Yesterday, BTC continued to fall after a brief surge in the afternoon. As the US stock market opened, BTC followed closely and finally broke through 94,000, with the lowest price falling to around 93,400, triggering the long stop loss of 94,000 recommended yesterday. I did not expect it, but I still have to admit my mistake. But for now, the reasons for me to turn to short are still not sufficient. First, the market is still in the large range of fluctuations previously judged, 94,000-107,000, and it has not really fallen below. Second, the highest intraday decline of the Nasdaq 100 last night was more than 2%, and the lowest point just hit the lower edge of the support area. In the late trading, it recovered half of the decline and rose to the upper edge of the range support. In the case that the daily level did not fall below the lower edge of the support, I am still bullish on the Nasdaq, and the trading suggestion is still to buy on dips, and the Nasdaq is expected to break new highs. Maybe I will be slapped in the face later, but I am still bullish on the Nasdaq without meeting the conditions for turning bearish.

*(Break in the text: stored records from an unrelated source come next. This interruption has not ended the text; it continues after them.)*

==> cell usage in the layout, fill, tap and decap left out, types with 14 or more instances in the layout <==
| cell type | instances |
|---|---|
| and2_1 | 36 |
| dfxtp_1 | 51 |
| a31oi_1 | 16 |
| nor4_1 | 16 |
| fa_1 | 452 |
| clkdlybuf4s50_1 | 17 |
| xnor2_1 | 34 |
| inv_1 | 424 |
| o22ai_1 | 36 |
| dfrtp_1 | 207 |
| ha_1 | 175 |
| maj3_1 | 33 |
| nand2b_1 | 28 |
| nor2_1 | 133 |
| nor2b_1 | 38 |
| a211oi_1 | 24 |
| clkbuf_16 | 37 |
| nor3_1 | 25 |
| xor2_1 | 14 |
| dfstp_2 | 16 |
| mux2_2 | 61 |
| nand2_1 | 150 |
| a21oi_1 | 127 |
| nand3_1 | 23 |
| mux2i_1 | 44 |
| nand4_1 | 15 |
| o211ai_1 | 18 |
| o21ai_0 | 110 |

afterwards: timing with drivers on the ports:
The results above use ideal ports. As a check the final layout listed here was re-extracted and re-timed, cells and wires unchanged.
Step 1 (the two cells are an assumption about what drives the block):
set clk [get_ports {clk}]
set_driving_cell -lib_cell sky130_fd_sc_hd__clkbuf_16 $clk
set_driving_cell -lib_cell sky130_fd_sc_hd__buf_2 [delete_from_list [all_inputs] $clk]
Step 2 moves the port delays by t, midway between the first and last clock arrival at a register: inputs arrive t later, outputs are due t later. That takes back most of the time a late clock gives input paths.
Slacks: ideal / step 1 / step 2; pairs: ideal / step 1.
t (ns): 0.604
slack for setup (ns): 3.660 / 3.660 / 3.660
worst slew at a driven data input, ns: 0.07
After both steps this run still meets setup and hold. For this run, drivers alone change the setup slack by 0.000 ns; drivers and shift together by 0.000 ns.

If we are to shift to a bearish outlook on BTC, there must either be negative news, BTC must break below recent lows, and it should be a daily-level breakdown that disrupts the large range of fluctuations. Or the NASDAQ must break below support levels and turn into a bearish trend. Of course, this does not mean I see a bullish long-term trend for BTC; I have emphasized looking for range fluctuations over the past week or two. It's just that the market has reached the lower part of the range, and since I am bullish on the NASDAQ, I recommend buying BTC near the lower boundary of the range instead of chasing shorts.

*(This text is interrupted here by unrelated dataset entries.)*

Background: an optimization exercise with open tools, aiming at small area, a short achievable clock period and few clock cycles per item. Do not read the settings as production practice. RTL that was checked went through simulation tests only; none was proved equivalent to the original. For run 2, only the layout was checked, not whether the RTL still works.

==> flow/design.v (outline; a module is shown in full before it is edited, if it fits) <==
// module accelerator: 1841 lines
module accelerator (
    input  logic clk, rst,
    input  logic signed [31:0] a0,
    input  logic signed [31:0] a1,
    input  logic signed [31:0] a2,
    input  logic signed [31:0] a3,
    input  logic signed [31:0] a4,
    input  logic signed [31:0] a5,
    input  logic signed [31:0] a6,
    input  logic signed [31:0] a7,
    input  logic signed [31:0] b0,
    input  logic signed [31:0] b1,
    input  logic signed [31:0] b2,
    input  logic signed [31:0] b3,
    input  logic signed [31:0] b4,
    input  logic signed [31:0] b5,
    input  logic signed [31:0] b6,
    input  logic signed [31:0] b7,
    input  logic start,
    output logic done,
    output logic signed [63:0] result
);
  // ...
==> flow/flow/run.sh <==
#!/bin/bash
set -euo pipefail
MARGIN=${MARGIN:-7.7}
R=orfs/results/sky130hd/accelerator/base
bash standard.sh synth > synth.log 2>&1
cp $R/1_2_yosys.v polfix_in.v
python3 flow/polfix.py polfix_in.v $R/1_2_yosys.v > polfix.log 2>&1
bash standard.sh synth > synth2.log 2>&1
bash standard.sh "BUFFER_PORTS_ARGS=-buffer_cell sky130_fd_sc_hd__buf_1" \
    MATCH_CELL_FOOTPRINT=0 SETUP_SLACK_MARGIN=$MARGIN finish > layout.log 2>&1
==> flow/flow/polfix.py <==
#!/usr/bin/env python3
"""Remove inverters between full adders in a flat Yosys netlist.

A full adder is self-dual: with all three inputs complemented it gives both
outputs complemented. Yosys's adder extraction leaves inverters between many
sky130 fa cells; this pass chooses, for each fa cell, whether it works on
complemented signals, so that as few inverters as possible are needed, and
rewires the netlist to match. Registers, ports and all other cells are left
as they are.

usage: polfix.py IN.v OUT.v
"""
import re
import sys
import random
from collections import defaultdict

OUT_PINS = {"X", "Y", "Q", "Q_N", "SUM", "COUT", "HI", "LO"}

src = open(sys.argv[1]).read()
mod_start = src.index("module ")
body_start = None
cell_re = re.compile(r"^  (sky130_fd_sc_hd__\w+) (\S+)\s+\((.*?)\n  \);\n", re.S | re.M)
pin_re = re.compile(r"\.(\w+)\(([^()]*)\)")

cells = []
first = None
last = None
for m in cell_re.finditer(src):
    if first is None:
        first = m.start()
    last = m.end()
    typ, name, body = m.group(1), m.group(2), m.group(3)
    pins = [(p, n.strip()) for p, n in pin_re.findall(body)]
    cells.append({"type": typ, "name": name, "pins": pins})
head = src[:first]
tail = src[last:]
# anything between cells other than whitespace would be lost: check
between = cell_re.sub("", src[first:last])
assert between.strip() == "", "unexpected text between cells"
assert tail.strip() == "endmodule", "unexpected text after cells"
assert "assign" not in tail and "assign" not in head.split(");", 1)[1], "assign statements present"

# output ports
outs = set()
for m in re.finditer(r"^\s*output\s+(\[(\d+):(\d+)\]\s+)?(\S+);", head, re.M):
    nm = m.group(4)
    if m.group(1):
        hi, lo = int(m.group(2)), int(m.group(3))
        for i in range(min(hi, lo), max(hi, lo) + 1):
            outs.add(f"{nm}[{i}]")
    else:
        outs.add(nm)

drv = {}
loads = defaultdict(list)  # net -> [(cell index, pin)]
for ci, c in enumerate(cells):
    for p, n in c["pins"]:
        if p in OUT_PINS:
            drv[n] = (ci, p)
        else:
            loads[n].append((ci, p))


def is_inv(ci):
    return cells[ci]["type"].startswith("sky130_fd_sc_hd__inv_")


def is_fa(ci):
    return cells[ci]["type"].startswith("sky130_fd_sc_hd__fa_")


# cells whose output can be complemented by a swap to another cell type:
# type -> (other type, its output pin, area change)
PAIRS = [("xor2_1", "X", "xnor2_1", "Y", 8.7584, 8.7584),
         ("nand2b_1", "Y", "and2b_1", "X", 6.256, 7.5072),
         ("nor2b_1", "Y", "or2b_1", "X", 6.256, 7.5072),
         ("nand2_1", "Y", "and2_1", "X", 3.7536, 6.256),
         ("nor2_1", "Y", "or2_1", "X", 3.7536, 6.256),
         ("a21oi_1", "Y", "a21o_1", "X", 5.0048, 7.5072),
         ("o21ai_0", "Y", "o21a_1", "X", 5.0048, 7.5072),
         ("a22oi_1", "Y", "a22o_1", "X", 7.5072, 8.7584),
         ("nand3_1", "Y", "and3_1", "X", 5.0048, 6.256),
         ("clkbuf_1", "X", "clkinv_1", "Y", 3.7536, 3.7536)]
XSWAP = {}
for t1, p1, t2, p2, a1, a2 in PAIRS:
    XSWAP["sky130_fd_sc_hd__" + t1] = ("sky130_fd_sc_hd__" + t2, p1, p2, a2 - a1)
    XSWAP["sky130_fd_sc_hd__" + t2] = ("sky130_fd_sc_hd__" + t1, p2, p1, a1 - a2)
INV_AREA = 3.7536


def is_xs(ci):
    return cells[ci]["type"] in XSWAP


def pin(ci, p):
    for q, n in cells[ci]["pins"]:
        if q == p:
            return n
    raise KeyError(p)


# roots: nets not driven by an inverter; chains of inverters hang off them
uses = defaultdict(list)     # root -> [(ci, pin, parity)]
chain_invs = defaultdict(list)
fixed = set()


def walk(root, net, par):
    if net in outs:
        fixed.add(root)
    for ci, p in loads[net]:
        if is_inv(ci):
            chain_invs[root].append(ci)
            walk(root, pin(ci, "Y"), par ^ 1)
        else:
            uses[root].append((ci, p, par))


roots = [n for n in set(list(drv) + list(loads)) if not (n in drv and is_inv(drv[n][0]))]
for r in roots:
    walk(r, r, 0)

# the roots this pass rewires: those touching an fa cell, not feeding a port
fa_cells = [ci for ci in range(len(cells)) if is_fa(ci)]
touch = set()
for r in roots:
    if r in fixed:
        continue
    d = drv.get(r)
    if (d and (is_fa(d[0]) or is_xs(d[0]))) or any(is_fa(ci) for ci, _, _ in uses[r]) or chain_invs[r]:
        touch.add(r)
frozen = set()
for r in roots:
    if r in fixed:
        d = drv.get(r)
        if d and is_fa(d[0]):
            frozen.add(d[0])
        for ci, _, _ in uses[r]:
            if is_fa(ci):
                frozen.add(ci)
# an inverter chain may also feed fa pins of a root that we touch; all good.

x = defaultdict(int)
fa_roots = defaultdict(set)
for r in touch:
    d = drv.get(r)
    if d and (is_fa(d[0]) or is_xs(d[0])):
        fa_roots[d[0]].add(r)
    for ci, _, _ in uses[r]:
        if is_fa(ci):
            fa_roots[ci].add(r)


def cost(r):
    d = drv.get(r)
    pol = x[d[0]] if d and (is_fa(d[0]) or is_xs(d[0])) else 0
    c0 = XSWAP[cells[d[0]]["type"]][3] if pol and d and is_xs(d[0]) else 0.0
    for ci, p, par in uses[r]:
        need = par ^ pol ^ (x[ci] if is_fa(ci) else 0)
        if need:
            return INV_AREA + c0
    return c0


before = sum(len(set(chain_invs[r])) for r in touch)
total = sum(cost(r) for r in touch)
rng = random.Random(1)
def outnet(ci):
    for q, n in cells[ci]["pins"]:
        if q in OUT_PINS:
            return n


xs_cells = [ci for ci in range(len(cells)) if is_xs(ci) and outnet(ci) in touch
            and drv.get(outnet(ci), (None,))[0] == ci]
order = [f for f in fa_cells if f not in frozen] + xs_cells
import math
best = dict(x)
best_total = total
T = 2.0
steps = 1500000
for it in range(steps):
    T = 8.0 * (1 - it / steps) + 0.04
    f = order[rng.randrange(len(order))]
    rs = fa_roots[f]
    old = sum(cost(r) for r in rs)
    x[f] ^= 1
    new = sum(cost(r) for r in rs)
    dlt = new - old
    if dlt <= 0 or rng.random() < math.exp(-dlt / T):
        total += dlt
        if total < best_total:
            best_total = total
            best = dict(x)
    else:
        x[f] ^= 1
x = defaultdict(int, best)
total = best_total

# rewrite
dead = set()
for r in touch:
    dead.update(chain_invs[r])
newcells = []
newnets = []
k = 0
for r in sorted(touch):
    d = drv.get(r)
    pol = x[d[0]] if d and (is_fa(d[0]) or is_xs(d[0])) else 0
    if d and is_xs(d[0]) and pol:
        nt, po, pn, _ = XSWAP[cells[d[0]]["type"]]
        cells[d[0]]["type"] = nt
        cells[d[0]]["pins"] = [(pn if q == po else q, n) for q, n in cells[d[0]]["pins"]]
    inv_net = None
    for ci, p, par in uses[r]:
        need = par ^ pol ^ (x[ci] if is_fa(ci) else 0)
        net = r
        if need:
            if inv_net is None:
                k += 1
                inv_net = f"_polfix_n{k}_"
                newnets.append(inv_net)
                newcells.append({"type": "sky130_fd_sc_hd__inv_1", "name": f"_polfix_i{k}_",
                                 "pins": [("A", r), ("Y", inv_net)]})
            net = inv_net
        c = cells[ci]
        c["pins"] = [(q, net if q == p else n) for q, n in c["pins"]]
        # a cell may use the same root on two pins with different needs;
        # replace one pin at a time
for ci in sorted(dead):
    pass

out = [head]
for nn in newnets:
    out.append(f"  wire {nn};\n")
for ci, c in enumerate(cells + newcells):
    if ci < len(cells) and ci in dead:
        continue
    pins = ",\n".join(f"    .{p}({n + ' ' if n.startswith(chr(92)) else n})" for p, n in c["pins"])
    out.append(f"  {c['type']} {c['name']}{' ' if c['name'].startswith(chr(92)) else ''} (\n{pins}\n  );\n")
out.append(tail)
open(sys.argv[2], "w").write("".join(out))
flipped = sum(1 for f in fa_cells if x[f])
nsw = sum(1 for f in xs_cells if x[f])
print(f"polfix: cost (inverter + swap area) {before * INV_AREA:.1f} -> {total:.1f} um2", file=sys.stderr)
print(f"polfix: {len(fa_cells)} fa cells, {flipped} flipped, {nsw} cells swapped, {len(frozen)} frozen; "
      f"inverters on touched nets {before} -> {k}", file=sys.stderr)
==> flow/standard.sh <==
#!/bin/bash
# synth_recipe.tcl (not shown) runs the flow's synth.tcl, then flattens the netlist and writes it again
# the make line also repeats each setting of config.mk as NAME=value (left out here)
make -C /OpenROAD-flow-scripts/flow DESIGN_CONFIG=/design/flow/config.mk WORK_HOME=/design/flow/orfs CLKGATE_MAP_FILE= SYNTH_SCRIPT=/design/flow/synth_recipe.tcl "${@:-finish}"
==> flow/config.mk <==
export PLATFORM = sky130hd
export DESIGN_NAME = accelerator
export DESIGN_NICKNAME = accelerator
export VERILOG_FILES = /design/flow/design.v
export SDC_FILE = /design/flow/constraint.sdc
export NUM_CORES = 4
export LEC_CHECK = 0
export CAP_MARGIN = 20
export CORE_MARGIN = 2
export CORE_UTILIZATION = 40
export SLEW_MARGIN = 20
==> flow/constraint.sdc <==
create_clock -name core_clock -period 12.0 [get_ports {clk}]
set_input_delay 2.4000 -clock core_clock [delete_from_list [all_inputs] [get_ports {clk}]]
set_output_delay 2.4000 -clock core_clock [all_outputs]
set_load 0.01 [all_outputs]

As for my own trading yesterday, I set my stop-loss point quite low, near the recent low points, and it did not hit the stop-loss level because the recent long positions I took at the lows were not all meant for short-term trading; at least half of the long positions were meant to be held for a longer duration, with the target being a return to the upper boundary of the range, which is above 100,000. In terms of operations, I reduced the higher-cost long positions when a rebound occurred yesterday, then added back the long positions at a lower price point. If the market presents opportunities, I alternate my operations to try to lower the holding costs. This approach can serve as a reference for everyone.

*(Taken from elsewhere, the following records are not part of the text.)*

From an optimization exercise on the open Yosys and OpenROAD flow, aimed at a short achievable clock period and few clock cycles per item; shortcuts taken in it are not production practice.
No driver is modelled on the clock port, so clock power and skew are understated where the tree is cut down; a real chip needs a root buffer or a tree.
Power and IR drop assume default switching activity.

Setup of job 101:
==> flow/design.v <==
module dram_controller #
  (
    parameter   integer NUMBER_OF_COLUMNS = 8,
    parameter   integer NUMBER_OF_ROWS = 128,
    parameter   integer NUMBER_OF_BANKS = 8,
    parameter   integer REFRESH_RATE = 125,  
    parameter   integer CLK_FREQUENCY = 100,  
    parameter   integer U_DATA_WIDTH = 2,
    parameter   integer DRAM_DATA_WIDTH = 2,
    parameter integer COLUMN_WIDTH = $clog2(NUMBER_OF_COLUMNS/DRAM_DATA_WIDTH),
    parameter integer ROW_WIDTH = $clog2(NUMBER_OF_ROWS),
    parameter integer BANK_ID_WIDTH = $clog2(NUMBER_OF_BANKS),
    parameter integer U_ADDR_WIDTH = BANK_ID_WIDTH + ROW_WIDTH + COLUMN_WIDTH,
    parameter integer CYCLES_BETWEEN_REFRESH = CLK_FREQUENCY*REFRESH_RATE - 100,
    parameter integer DRAM_ADDR_WIDTH = ROW_WIDTH > COLUMN_WIDTH ? ROW_WIDTH : COLUMN_WIDTH,
    parameter integer REFRESH_COUNTER_WIDTH = $clog2(CYCLES_BETWEEN_REFRESH)
  )
  (
    input                         u_rst_n,
    input                         u_clk,
    input                         u_en,
    input   [U_ADDR_WIDTH-1:0]    u_addr,
    input   [U_DATA_WIDTH-1:0]    u_data_i,
    input                         u_cmd,
    output  [U_DATA_WIDTH-1:0]    u_data_o,
    output                        u_data_valid,
    output                        u_cmd_ack,
    output                        u_busy,
    input   [DRAM_DATA_WIDTH-1:0]   dram_rd_data,
    input                           dram_refresh_done,
    output  [DRAM_DATA_WIDTH-1:0]   dram_wr_data,
    output  [DRAM_ADDR_WIDTH-1:0]   dram_addr,
    output  [BANK_ID_WIDTH-1:0]     dram_bank_id,
    output                          dram_cs_n,
    output                          dram_ras_n,
    output                          dram_cas_n,
    output                          dram_we_n,
    output                          dram_clk_en
  );
    localparam integer NB = NUMBER_OF_BANKS;
    localparam integer REF_BLOCKS = 97;    
    reg                         a_v;
    reg [BANK_ID_WIDTH-1:0]     a_bank;
    reg [ROW_WIDTH-1:0]         a_row;
    reg [COLUMN_WIDTH-1:0]      a_col;
    reg                         a_wr;
    reg [U_DATA_WIDTH-1:0]      a_data;
    reg                         b_v;
    reg [NB-1:0]                b_boh;      
    reg [BANK_ID_WIDTH-1:0]     b_bank;
    reg [ROW_WIDTH-1:0]         b_row;
    reg [COLUMN_WIDTH-1:0]      b_col;
    reg                         b_wr;
    reg [U_DATA_WIDTH-1:0]      b_data;
    reg [NB-1:0]                b_eq;
    reg                         h_pre, h_act, h_col;
    reg [NB-1:0]                h_boh;
    reg [BANK_ID_WIDTH-1:0]     h_bank;
    reg [ROW_WIDTH-1:0]         h_row;
    reg [ROW_WIDTH-1:0]         h_prow;     
    reg [COLUMN_WIDTH-1:0]      h_cadr;
    reg                         h_wr;
    reg [U_DATA_WIDTH-1:0]      h_data;
    reg [NB-1:0]                open_r;
    reg [ROW_WIDTH-1:0]         orow_r [0:NB-1];
    reg                         ras_r, cas_r, we_r;
    reg [DRAM_ADDR_WIDTH-1:0]   addr_r;
    reg [BANK_ID_WIDTH-1:0]     bank_r;
    reg [DRAM_DATA_WIDTH-1:0]   wdata_r;
    reg                         busy_r;
    reg                         ack_r;
    reg                         rd0_r, rd1_r, valid_r;
    reg [U_DATA_WIDTH-1:0]      data_o_r;
    reg [6:0]                   rlo_r;      
    reg                         rlo_end_r;  
    reg [6:0]                   rhi_r;      
    reg                         rpend_r;    
    reg                         rfsh_r;     
    reg                         drain_r;    
    reg [BANK_ID_WIDTH-1:0]     rb_r;       
    assign u_cmd_ack    = ack_r;
    assign u_busy       = busy_r;
    assign u_data_valid = valid_r;
    assign u_data_o     = data_o_r;
    assign dram_wr_data = wdata_r;
    assign dram_addr    = addr_r;
    assign dram_bank_id = bank_r;
    assign dram_cs_n    = 1'b0;
    assign dram_ras_n   = ras_r;
    assign dram_cas_n   = cas_r;
    assign dram_we_n    = we_r;
    assign dram_clk_en  = 1'b1;
    wire h_any   = h_pre || h_act || h_col;
    wire h_free  = !h_pre && !h_act && !rfsh_r;
    wire b_move  = b_v && h_free;
    wire b_load  = !b_v || h_free;
    wire a_load  = !a_v || b_load;
    wire take_ok = u_en && !(rpend_r && !rfsh_r);
    wire accept  = a_load && take_ok;
    wire do_rpre = drain_r && !rfsh_r && open_r[rb_r];
    wire do_ref  = drain_r && !rfsh_r && (open_r == 0);
    integer i;
    reg                  b_open, b_hit;
    reg [ROW_WIDTH-1:0]  b_orow;
    reg [ROW_WIDTH-1:0]  orow_n [0:NB-1];
    wire [ROW_WIDTH-1:0] b_row_n = b_load ? a_row : b_row;
    always @* begin
      b_open = 1'b0;
      b_hit  = 1'b0;
      b_orow = 0;
      for (i = 0; i < NB; i = i + 1) begin
        b_open = b_open | (b_boh[i] & open_r[i]);
        b_hit  = b_hit  | (b_boh[i] & open_r[i] & b_eq[i]);
        b_orow = b_orow | ({ROW_WIDTH{b_boh[i]}} & orow_r[i]);
        orow_n[i] = (h_act && h_boh[i]) ? h_row : orow_r[i];
      end
    end
    always @(posedge u_clk) begin
      if (!u_rst_n) begin
        a_v <= 1'b0;
        b_v <= 1'b0;
        h_pre <= 1'b0; h_act <= 1'b0; h_col <= 1'b0;
        ack_r <= 1'b0;
        ras_r <= 1'b1; cas_r <= 1'b1; we_r <= 1'b1;
        busy_r <= 1'b0;
        open_r <= 0;
        rd0_r <= 1'b0;
        rd1_r <= 1'b0;
        valid_r <= 1'b0;
        rlo_r <= 0;
        rlo_end_r <= 1'b0;
        rhi_r <= 0;
        rpend_r <= 1'b0;
        rfsh_r <= 1'b0;
        drain_r <= 1'b0;
      end else begin
        ack_r <= accept;
        if (a_load) a_v <= take_ok;
        if (b_load) b_v <= a_v;
        if (b_move) begin
          h_pre <= b_open && !b_hit;
          h_act <= !b_open;
          h_col <= b_hit;
        end else if (!rfsh_r) begin
          h_pre <= 1'b0;
          h_act <= h_pre;
          h_col <= h_act;
        end
        ras_r <= !(h_pre || h_act || do_rpre || do_ref);
        cas_r <= !(h_col || do_ref);
        we_r  <= !(h_pre || do_rpre || do_ref || (h_col && h_wr));
        rd0_r <= h_col && !h_wr;
        rd1_r <= rd0_r;
        valid_r <= rd1_r;
        busy_r <= h_any || do_rpre || do_ref || a_v || b_v;
        for (i = 0; i < NB; i = i + 1) begin
          if (h_boh[i] && h_pre) open_r[i] <= 1'b0;
          if (h_boh[i] && h_act) open_r[i] <= 1'b1;
          if (do_rpre && rb_r == i) open_r[i] <= 1'b0;
        end
        drain_r <= rpend_r && !rfsh_r && !a_v && !b_v && !h_any;
        if (rfsh_r) begin
          if (dram_refresh_done) begin
            rfsh_r <= 1'b0;
            rpend_r <= 1'b0;
            rlo_r <= 0;
            rlo_end_r <= 1'b0;
            rhi_r <= 0;
          end
        end else begin
          rlo_r <= rlo_r + 1'b1;
          rlo_end_r <= (rlo_r == 7'd126);
          if (rlo_end_r) rhi_r <= rhi_r + 1'b1;
          if (rhi_r == REF_BLOCKS) rpend_r <= 1'b1;
          if (do_ref) rfsh_r <= 1'b1;
        end
      end
    end
    always @(posedge u_clk) begin
      if (a_load) begin
        a_bank <= u_addr[ROW_WIDTH+COLUMN_WIDTH +: BANK_ID_WIDTH];
        a_row  <= u_addr[COLUMN_WIDTH +: ROW_WIDTH];
        a_col  <= u_addr[COLUMN_WIDTH-1:0];
        a_wr   <= u_cmd;
        a_data <= u_data_i;
      end
      if (b_load) begin
        for (i = 0; i < NB; i = i + 1) b_boh[i] <= (a_bank == i);
        b_bank <= a_bank;
        b_row  <= a_row;
        b_col  <= a_col;
        b_wr   <= a_wr;
        b_data <= a_data;
      end
      for (i = 0; i < NB; i = i + 1) b_eq[i] <= (b_row_n == orow_n[i]);
      if (b_move) begin
        h_boh  <= b_boh;
        h_bank <= b_bank;
        h_row  <= b_row;
        h_prow <= b_orow;
        h_cadr <= b_col;
        h_wr   <= b_wr;
        h_data <= b_data;
      end
      for (i = 0; i < NB; i = i + 1)
        if (h_boh[i] && h_act) orow_r[i] <= h_row;
      if (drain_r && !rfsh_r) rb_r <= rb_r + 1'b1;
      addr_r  <= h_col ? {{(DRAM_ADDR_WIDTH-COLUMN_WIDTH){1'b0}}, h_cadr} :
                 h_pre ? h_prow :
                 h_act ? h_row : orow_r[rb_r];
      bank_r  <= h_any ? h_bank : rb_r;
      wdata_r <= h_data;
      data_o_r <= dram_rd_data;
    end
endmodule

There are no significant suggestions for today's trading. The NASDAQ had no clear direction on Friday. If there are no special news stimuli, it is expected that BTC will maintain a low-level fluctuation over the weekend. Short-term operations are quite difficult, but the range is also not large, so there's no need to fuss over it. If you agree with my forecast that the market will rebound after fluctuating at a low level, it would be a good idea to look for low-level buying and holding over the weekend, with the stop-loss set just below the recent low points.